EXERCISE DIRECTIONS:
Repeat each entry in the data, exactly.

INPUT FOR THIS TASK:
# # # #

Background: an optimization exercise with open tools, aiming at small area, a short achievable clock period and few clock cycles. Do not read the settings as production practice. The RTL was checked by simulation tests, not by an equivalence proof against the original design. Power figures rest on the tool's default switching activity, not on a simulated workload.

==> flow/design.v (outline; a module is shown in full before it is edited, if it fits) <==
// module isaq_cache: 38 lines
// module isaq_core: 267 lines
// module isaq_mul: 1437 lines
module isaq_core (
    input  wire        clk,
    input  wire        rst,           
    input  wire        start,
    input  wire [31:0] entry,
    input  wire [31:0] arg0,
    input  wire [31:0] arg1,
    input  wire [31:0] arg2,
    input  wire [31:0] arg3,
    output reg  [1:0]  run_state,     
    output wire [31:0] result,
    output reg  [3:0]  fault_code,
    output wire [31:0] fault_pc,
    output wire [31:0] fault_word,
    output wire [31:0] fault_addr,
    output wire [3:0]  flags,
    output wire [15:0] cnt_dp,
    output wire [15:0] cnt_mem,
    output wire [15:0] cnt_br,
    output wire [15:0] cnt_total,
    output wire [15:0] cnt_taken,
    output wire [15:0] cnt_nottaken,
    output wire [31:0] cache_hits,
    output wire [31:0] cache_misses,
    output wire [31:0] cache_requests,
    input  wire [3:0]  dbg_sel,
    output wire [31:0] dbg_rdata,
    output wire        mem_req,
    output wire        mem_we,
    output wire        mem_word,      
    output wire [31:0] mem_addr,
    output wire [31:0] mem_wdata,
    input  wire        mem_ack,
    input  wire [31:0] mem_rdata
);
  // ...
==> flow/run.sh <==
#!/bin/bash
# synth_recipe.tcl (not shown) runs the flow's synth.tcl, then flattens the netlist and writes it again
# the make line also repeats each setting of config.mk as NAME=value (left out here)
make -C /OpenROAD-flow-scripts/flow DESIGN_CONFIG=/design/flow/config.mk WORK_HOME=/design/flow/orfs CLKGATE_MAP_FILE= SYNTH_SCRIPT=/design/flow/synth_recipe.tcl finish
==> flow/config.mk <==
export PLATFORM = sky130hd
export DESIGN_NAME = isaq_core
export DESIGN_NICKNAME = isaq_core
export VERILOG_FILES = /design/flow/design.v
export SDC_FILE = /design/flow/constraint.sdc
export NUM_CORES = 4
export LEC_CHECK = 0
export CAP_MARGIN = 20
export CORE_MARGIN = 2
export CORE_UTILIZATION = 35
export PLACE_DENSITY = 0.6
export SETUP_SLACK_MARGIN = 5
export SLEW_MARGIN = 20
==> flow/constraint.sdc <==
create_clock -name core_clock -period 13.0 [get_ports {clk}]
set_input_delay 2.6000 -clock core_clock [delete_from_list [all_inputs] [get_ports {clk}]]
set_output_delay 2.6000 -clock core_clock [all_outputs]
set_load 0.01 [all_outputs]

# # # #

EXERCISE OUTPUT:
Background: an optimization exercise with open tools, aiming at small area, a short achievable clock period and few clock cycles. Do not read the settings as production practice. The RTL was checked by simulation tests, not by an equivalence proof against the original design. Power figures rest on the tool's default switching activity, not on a simulated workload.

==> flow/design.v (outline; a module is shown in full before it is edited, if it fits) <==
// module isaq_cache: 38 lines
// module isaq_core: 267 lines
// module isaq_mul: 1437 lines
module isaq_core (
    input  wire        clk,
    input  wire        rst,           
    input  wire        start,
    input  wire [31:0] entry,
    input  wire [31:0] arg0,
    input  wire [31:0] arg1,
    input  wire [31:0] arg2,
    input  wire [31:0] arg3,
    output reg  [1:0]  run_state,     
    output wire [31:0] result,
    output reg  [3:0]  fault_code,
    output wire [31:0] fault_pc,
    output wire [31:0] fault_word,
    output wire [31:0] fault_addr,
    output wire [3:0]  flags,
    output wire [15:0] cnt_dp,
    output wire [15:0] cnt_mem,
    output wire [15:0] cnt_br,
    output wire [15:0] cnt_total,
    output wire [15:0] cnt_taken,
    output wire [15:0] cnt_nottaken,
    output wire [31:0] cache_hits,
    output wire [31:0] cache_misses,
    output wire [31:0] cache_requests,
    input  wire [3:0]  dbg_sel,
    output wire [31:0] dbg_rdata,
    output wire        mem_req,
    output wire        mem_we,
    output wire        mem_word,      
    output wire [31:0] mem_addr,
    output wire [31:0] mem_wdata,
    input  wire        mem_ack,
    input  wire [31:0] mem_rdata
);
  // ...
==> flow/run.sh <==
#!/bin/bash
# synth_recipe.tcl (not shown) runs the flow's synth.tcl, then flattens the netlist and writes it again
# the make line also repeats each setting of config.mk as NAME=value (left out here)
make -C /OpenROAD-flow-scripts/flow DESIGN_CONFIG=/design/flow/config.mk WORK_HOME=/design/flow/orfs CLKGATE_MAP_FILE= SYNTH_SCRIPT=/design/flow/synth_recipe.tcl finish
==> flow/config.mk <==
export PLATFORM = sky130hd
export DESIGN_NAME = isaq_core
export DESIGN_NICKNAME = isaq_core
export VERILOG_FILES = /design/flow/design.v
export SDC_FILE = /design/flow/constraint.sdc
export NUM_CORES = 4
export LEC_CHECK = 0
export CAP_MARGIN = 20
export CORE_MARGIN = 2
export CORE_UTILIZATION = 35
export PLACE_DENSITY = 0.6
export SETUP_SLACK_MARGIN = 5
export SLEW_MARGIN = 20
==> flow/constraint.sdc <==
create_clock -name core_clock -period 13.0 [get_ports {clk}]
set_input_delay 2.6000 -clock core_clock [delete_from_list [all_inputs] [get_ports {clk}]]
set_output_delay 2.6000 -clock core_clock [all_outputs]
set_load 0.01 [all_outputs]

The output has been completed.